[Saved entries]

______

File: config.mk
export PLATFORM = sky130hd
export DESIGN_NAME = result_scorer
export DESIGN_NICKNAME = d
export VERILOG_FILES = /design/src/rtl/result_scorer.sv
export SDC_FILE = /design/constraint.sdc
export NUM_CORES = 1
export LEC_CHECK = 0
export CAP_MARGIN = 5
export CELL_PAD_IN_SITES_DETAIL_PLACEMENT = 1
export CELL_PAD_IN_SITES_GLOBAL_PLACEMENT = 1
export CORE_MARGIN = 2
export CORE_UTILIZATION = 40
export DETAILED_ROUTE_END_ITERATION = 12
export PLACE_DENSITY_LB_ADDON = 0.1
export SETUP_SLACK_MARGIN = 0.2
export SLEW_MARGIN = 20
export SYNTH_ARGS = -nofsm -noshare
export SYNTH_HDL_FRONTEND = slang
export SYNTH_SLANG_ARGS = --single-unit
File: constraint.sdc
create_clock -name clk -period 5.3 [get_ports clk]
set_input_delay 0.795 -clock clk [delete_from_list [all_inputs] [get_ports clk]]
set_output_delay 0.795 -clock clk [all_outputs]
set_load 0.01 [all_outputs]
File: src/rtl/result_scorer.sv
// result_scorer: counts classified images against golden labels fetched
// from an external label memory, then divides matches by total to give
// an integer accuracy percentage for on-chip self-test.
module result_scorer #(
    parameter int NUM_TESTS = 750,
    parameter int CLASS_W   = 4,
    parameter int LABEL_W   = 8,
    parameter int CNT_W     = 10
) (
    input  logic               clk,
    input  logic               rst,
    input  logic               start,
    input  logic [CLASS_W-1:0] mnist_class,
    input  logic               single_test_done,
    input  logic               done,
    output logic [CNT_W-1:0]   label_addr,
    input  logic [LABEL_W-1:0] label_data,
    output logic [CNT_W-1:0]   test_count,
    output logic [CNT_W-1:0]   accepted_count,
    output logic [6:0]         accuracy,
    output logic               accuracy_valid,
    output logic               overflow,
    output logic               busy
);

    localparam int DIV_W  = CNT_W + 7;
    localparam int STEP_W = $clog2(DIV_W);
    localparam logic [CNT_W-1:0]  MAX_COUNT = CNT_W'(NUM_TESTS);
    localparam logic [STEP_W-1:0] LAST_STEP = STEP_W'(DIV_W - 1);

    typedef enum logic [2:0] {
        IDLE,
        RUN,
        CMP,
        DIV,
        REPORT
    } state_t;

    state_t             state_q, state_d;
    logic               std_prev_q, std_prev_d;
    logic               done_prev_q, done_prev_d;
    logic [CNT_W-1:0]   test_count_q, test_count_d;
    logic [CNT_W-1:0]   accepted_count_q, accepted_count_d;
    logic [CLASS_W-1:0] cls_q, cls_d;
    logic [CLASS_W-1:0] hold_cls_q, hold_cls_d;
    logic               res_pend_q, res_pend_d;
    logic               done_pend_q, done_pend_d;
    logic               overflow_q, overflow_d;
    logic [6:0]         accuracy_q, accuracy_d;
    logic               accuracy_valid_q, accuracy_valid_d;
    logic [DIV_W-1:0]   num_q, num_d;
    logic [CNT_W:0]     rem_q, rem_d;
    logic [STEP_W-1:0]  step_q, step_d;

    logic               std_edge;
    logic               done_edge;
    logic               result_evt;
    logic               label_match;
    logic               go_div;
    logic [CNT_W:0]     rem_shift;
    logic [CNT_W:0]     rem_diff;
    logic [DIV_W-1:0]   num_next;
    logic [DIV_W-1:0]   acc_ext;
    logic [DIV_W-1:0]   num_load;

    // Next-state logic: edge detection, scoring, divider steps and restart handling
    always_comb begin
        state_d          = state_q;
        std_prev_d       = single_test_done;
        done_prev_d      = done;
        test_count_d     = test_count_q;
        accepted_count_d = accepted_count_q;
        cls_d            = cls_q;
        hold_cls_d       = hold_cls_q;
        res_pend_d       = res_pend_q;
        done_pend_d      = done_pend_q;
        overflow_d       = overflow_q;
        accuracy_d       = accuracy_q;
        accuracy_valid_d = accuracy_valid_q;
        num_d            = num_q;
        rem_d            = rem_q;
        step_d           = step_q;
        go_div           = 1'b0;

        std_edge    = single_test_done & ~std_prev_q;
        done_edge   = done & ~done_prev_q;
        result_evt  = std_edge | res_pend_q;
        label_match = (label_data[CLASS_W-1:0] == cls_q) && ((label_data >> CLASS_W) == '0);
        rem_shift   = {rem_q[CNT_W-1:0], num_q[DIV_W-1]};
        rem_diff    = rem_shift - {1'b0, test_count_q};
        num_next    = {num_q[DIV_W-2:0], 1'b0};

        case (state_q)
            RUN: begin
                if (result_evt && (test_count_q != MAX_COUNT)) begin
                    state_d = CMP;
                    if (res_pend_q) begin
                        cls_d      = hold_cls_q;
                        res_pend_d = std_edge;
                        if (std_edge) begin
                            hold_cls_d = mnist_class;
                        end
                    end else begin
                        cls_d = mnist_class;
                    end
                    if (done_edge) begin
                        done_pend_d = 1'b1;
                    end
                end else begin
                    if (result_evt) begin
                        overflow_d = 1'b1;
                        res_pend_d = 1'b0;
                    end
                    if (done_edge) begin
                        go_div = 1'b1;
                    end
                end
            end
            CMP: begin
                test_count_d = test_count_q + CNT_W'(1);
                if (label_match) begin
                    accepted_count_d = accepted_count_q + CNT_W'(1);
                end
                if (std_edge) begin
                    res_pend_d = 1'b1;
                    hold_cls_d = mnist_class;
                end
                if (done_pend_q || done_edge) begin
                    go_div = 1'b1;
                end else begin
                    state_d = RUN;
                end
            end
            DIV: begin
                if (rem_shift >= {1'b0, test_count_q}) begin
                    rem_d       = rem_diff;
                    num_next[0] = 1'b1;
                end else begin
                    rem_d = rem_shift;
                end
                num_d  = num_next;
                step_d = step_q + STEP_W'(1);
                if (step_q == LAST_STEP) begin
                    state_d          = REPORT;
                    accuracy_d       = num_next[6:0];
                    accuracy_valid_d = 1'b1;
                end
            end
            default: begin
            end
        endcase

        acc_ext  = DIV_W'(accepted_count_d);
        num_load = (acc_ext << 6) + (acc_ext << 5) + (acc_ext << 2);

        if (go_div) begin
            done_pend_d = 1'b0;
            res_pend_d  = 1'b0;
            if (test_count_d == '0) begin
                state_d          = REPORT;
                accuracy_d       = '0;
                accuracy_valid_d = 1'b1;
            end else begin
                state_d = DIV;
                num_d   = num_load;
                rem_d   = '0;
                step_d  = '0;
            end
        end

        if (start) begin
            state_d          = RUN;
            test_count_d     = '0;
            accepted_count_d = '0;
            overflow_d       = 1'b0;
            accuracy_d       = '0;
            accuracy_valid_d = 1'b0;
            res_pend_d       = 1'b0;
            done_pend_d      = 1'b0;
        end
    end

    // State and datapath registers with synchronous reset taking priority
    always_ff @(posedge clk) begin
        if (rst) begin
            state_q          <= IDLE;
            std_prev_q       <= 1'b0;
            done_prev_q      <= 1'b0;
            test_count_q     <= '0;
            accepted_count_q <= '0;
            cls_q            <= '0;
            hold_cls_q       <= '0;
            res_pend_q       <= 1'b0;
            done_pend_q      <= 1'b0;
            overflow_q       <= 1'b0;
            accuracy_q       <= '0;
            accuracy_valid_q <= 1'b0;
            num_q            <= '0;
            rem_q            <= '0;
            step_q           <= '0;
        end else begin
            state_q          <= state_d;
            std_prev_q       <= std_prev_d;
            done_prev_q      <= done_prev_d;
            test_count_q     <= test_count_d;
            accepted_count_q <= accepted_count_d;
            cls_q            <= cls_d;
            hold_cls_q       <= hold_cls_d;
            res_pend_q       <= res_pend_d;
            done_pend_q      <= done_pend_d;
            overflow_q       <= overflow_d;
            accuracy_q       <= accuracy_d;
            accuracy_valid_q <= accuracy_valid_d;
            num_q            <= num_d;
            rem_q            <= rem_d;
            step_q           <= step_d;
        end
    end

    assign label_addr     = test_count_q;
    assign test_count     = test_count_q;
    assign accepted_count = accepted_count_q;
    assign accuracy       = accuracy_q;
    assign accuracy_valid = accuracy_valid_q;
    assign overflow       = overflow_q;
    assign busy           = (state_q != IDLE) && (state_q != REPORT);

endmodule

==> flow_summary.toml <==
[outcome]
status = "complete, no violations"

[timing]
slew_viol_final = 0
rsz0062_at_grt = "false"
max_slew.worst_pin.slew_ps = 868
fin_worst_skew_ps = 7.98
finalSetupTns_ps = 0
finalCritPeriodShare = 0.863
fmax_ghz = 0.219
finalHoldViolations = 0
relSlewSlack = 0.420
finalCriticalPeriod_ps = 4570
timing.final.ws_setup_ps = 727
setup_viol = 0

[final_layout]
seqCellArea_mm2 = 0.00152
fill_cells = 1382
synthToLayoutAreaGrowth_pct = 19.5
drive_gt1_frac = 0.0644
diodes = 0
fin_nets = 655
multiInputGateArea_mm2 = 0.00285

[yosys]
syn-num-nets = 614
synthFlopType = "dfxtp_1"
ys_types = 62
synth_compound_area_frac = 0.160
synth_fa_ha_area_frac = 0.112
ys_warn_count = 0
synth_edf_count = 0
synth_xor_area_frac = 0.0654
syn_inst = 560
ys_ff_latch = 76
synth-seq-area-share = 0.324
synth_top_family_by_area = "simple AND/OR/NAND/NOR gates"
syn-cell-area_mm2 = 0.00469
syn_avg_cell_area_um2 = 8.37
synth-simple-area-share = 0.230
synthArstFlopShare = 0
synthMuxAreaShare = 0.0384

[global_routing]
grt_usage = 0.211
grt_max_degree = 33
grt_pass1_wl_um = 21600
antenna_found_initial = 0
grt_pass1_vias = 4376
grt-ovfl-total = 0

[route]
drt_wl_total_um = 12400
vias = 4136
drc_errors = 0
drt_iter0_drc = 180
via_per_inst = 5.52
firstDrtPassIters = 4
ant_nets = 0
wl_per_cell_um = 16.5

[min_path]
min_from = "num_q[0]"
hold_depth = 2
hold_path_end = "num_q[1]"
hold_class = "register to register"

[floorplanning]
ios = 57
dieArea_mm2 = 0.0126
core_mm2 = 0.0114
die_x_um = 112
initial_core_util = 0.411
dieHeight_um = 112
row_count = 39

[worst_setup_path]
startpoint_type = "input pin"
critPathKind = "input pin to register"
r2r_start = "state_q[1]"
arrival_ps = 4780
ff2ff_path_depth = 16
r2r_end = "num_q[15]"
cp_data_required_time_ps = 5510
critPathCaptureType = "register"
worstPathMaxFanout = 4
timing.reg2reg.setup_slack_ps = 790

[power_and_ir_drop]
p_total_uw = 1340
leakage_uw = 0.00221
ir_drop_uv = 191
powerDensity_mw_per_mm2 = 238

[cts]
clock_latency_ps = 350
clkSinkCount = 76
clock_path_buffers = 2
cts_made_buffers = 9
cts_setup_buffers = 0
cts.clk_slew.worst_paths_ps = 60
cts_tree = "done"
clock_tree.root_cell = "clkbuf_16"
cts_max_level = 3

[placed_design]
globalplace.congestion = 0.800
io_buffers = 56
dp_slack_ps = 298
place_hpwl_um = 9120

[flow_run]
drv_cap = 0
## synthesized netlist by cell type, drive strengths merged (3+ instances only)
master  count  area [µm²]
ha         29         363
nor4        6        58.8
a311oi      9        78.8
buf        19         140
or3         4        25.0
and3        9        56.3
nor2b       8        50.1
a31oi       6        43.8
a21oi      25         125
inv        33         124
nand4      11        75.1
or2         4        25.0
nor2       71         267
nand2      57         214
xor2       16         140
a21o        8        60.1
nand2b      6        37.5
fa          8         160
nor3       11        55.1
o31ai       5        42.5
and2        5        31.3
clkbuf     17        65.1
o21ai      11        55.1
a211oi     19         148
o31a        3        26.3
xnor2      19         166
o21a        4        30.0
dfxtp      76        1520
mux2i      18         180
nand3      15        75.1
and4        3        28.8
## timing repair
| item | CTS | global route |
|---|---|---|
| setup endpoints to repair | 0 | 1 |
| hold buffers | 0 | 0 |
| gates resized for setup | 0 | 1 |
## power breakdown
group | switching, µW | internal [µW] | total, µW | leakage [µW]
combinational | 65.4 | 52.1 | 117 | 0.00145
clock | 260 | 366 | 626 | 0.000138
sequential | 11.0 | 581 | 592 | 0.000614
## metrics by stage
stage / util / instances / cell area, µm² / hold slack [ps]
4_1_cts: 0.490 / 749 / 5600 / 480
5_1_grt: 0.491 / 749 / 5610 / 501
6_report: 0.491 / 749 / 5610 / 472
3_5_place_dp: 0.464 / 733 / 5300 / 466
2_1_floorplan: - / 560 / 4690 / 442
3_3_place_gp: 0.464 / 733 / 5300 / 454
## how the worst max path moves through the flow
stage / start / slack (ps) / end / cells past startpoint
floorplan: label_data[3] / 1040 / num_q[15] / 17
detailed placement: label_data[3] / 300 / num_q[15] / 17
global route: label_data[3] / 280 / num_q[15] / 16
CTS: label_data[3] / 630 / num_q[15] / 17
global placement: label_data[3] / 450 / num_q[15] / 17
finish: label_data[3] / 730 / num_q[15] / 17
## flip-flops by register name, indices dropped and copies added (netlist names), 3 cells and up
signal	count
state_q	3
step_q	5
num_q	17
accepted_count	10
cls_q	4
label_addr	10
hold_cls_q	4
rem_q	10
accuracy	7
## layer usage
| layer | routed length, µm | track usage |
|---|---|---|
| met1 | 5810 | 0.264 |
| met2 | 5940 | 0.358 |
| met3 | 338 | 0.0394 |
| met4 | 299 | 0.0886 |
| met5 | 0 | 0 |
## placed cells by master (no fill, tap or decap), types with 6 or more instances in the layout
master and instances:
dfxtp_1 76, nor2_1 71, nand2_1 57, clkdlybuf4s50_1 56
inv_1 33, ha_1 29, a21oi_1 25, xnor2_1 19
mux2i_1 18, a211oi_1 18, xor2_1 16, nand3_1 15
nand4_1 10, o21ai_0 10, nor3_1 10, buf_4 10
and3_1 9, a311oi_1 9, clkbuf_16 9, nor2b_1 8
a21o_1 8, fa_1 8, nand2b_1 6
## cell type report
type / count / area share
clock buffer: 9 / 0.0402
clock inverter: 7 / 0.0134
inverter: 33 / 0.0221
multi-input combinational: 415 / 0.508
sequential: 76 / 0.271
tap: 143 / 0.0319
timing repair buffer: 66 / 0.113
## critical path, stage by stage
cell and delay, ps:
clkdlybuf4s50_1 420, xor2_1 140, nor4_1 240, and3_1 220, and4_1 290, nand3_1 160, xor2_1 190, fa_1 570
inv_1 60, ha_1 270, a21o_1 130, nand4_1 120, and4b_1 240, nor3b_1 330, mux2i_1 150, a2111oi_1 380
a311oi_1 90
## kinds of logic after synthesis
family / Yosys count
AND/OR/NAND/NOR: 219
multiplexers: 18
XOR/XNOR: 35
flip-flops: 76
AO/OA/AOI/OAI: 106
buffers and inverters: 69
adder cells (fa/ha/maj): 37
Power figures use the tool's default switching activity.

______

> Task statement: Transcribe the records above exactly, beginning at the line that contains "via_per_inst = 5.52" and ending with the line that contains "core_mm2 = 0.0114", both included, and nothing else.

> Task response:
via_per_inst = 5.52
firstDrtPassIters = 4
ant_nets = 0
wl_per_cell_um = 16.5

[min_path]
min_from = "num_q[0]"
hold_depth = 2
hold_path_end = "num_q[1]"
hold_class = "register to register"

[floorplanning]
ios = 57
dieArea_mm2 = 0.0126
core_mm2 = 0.0114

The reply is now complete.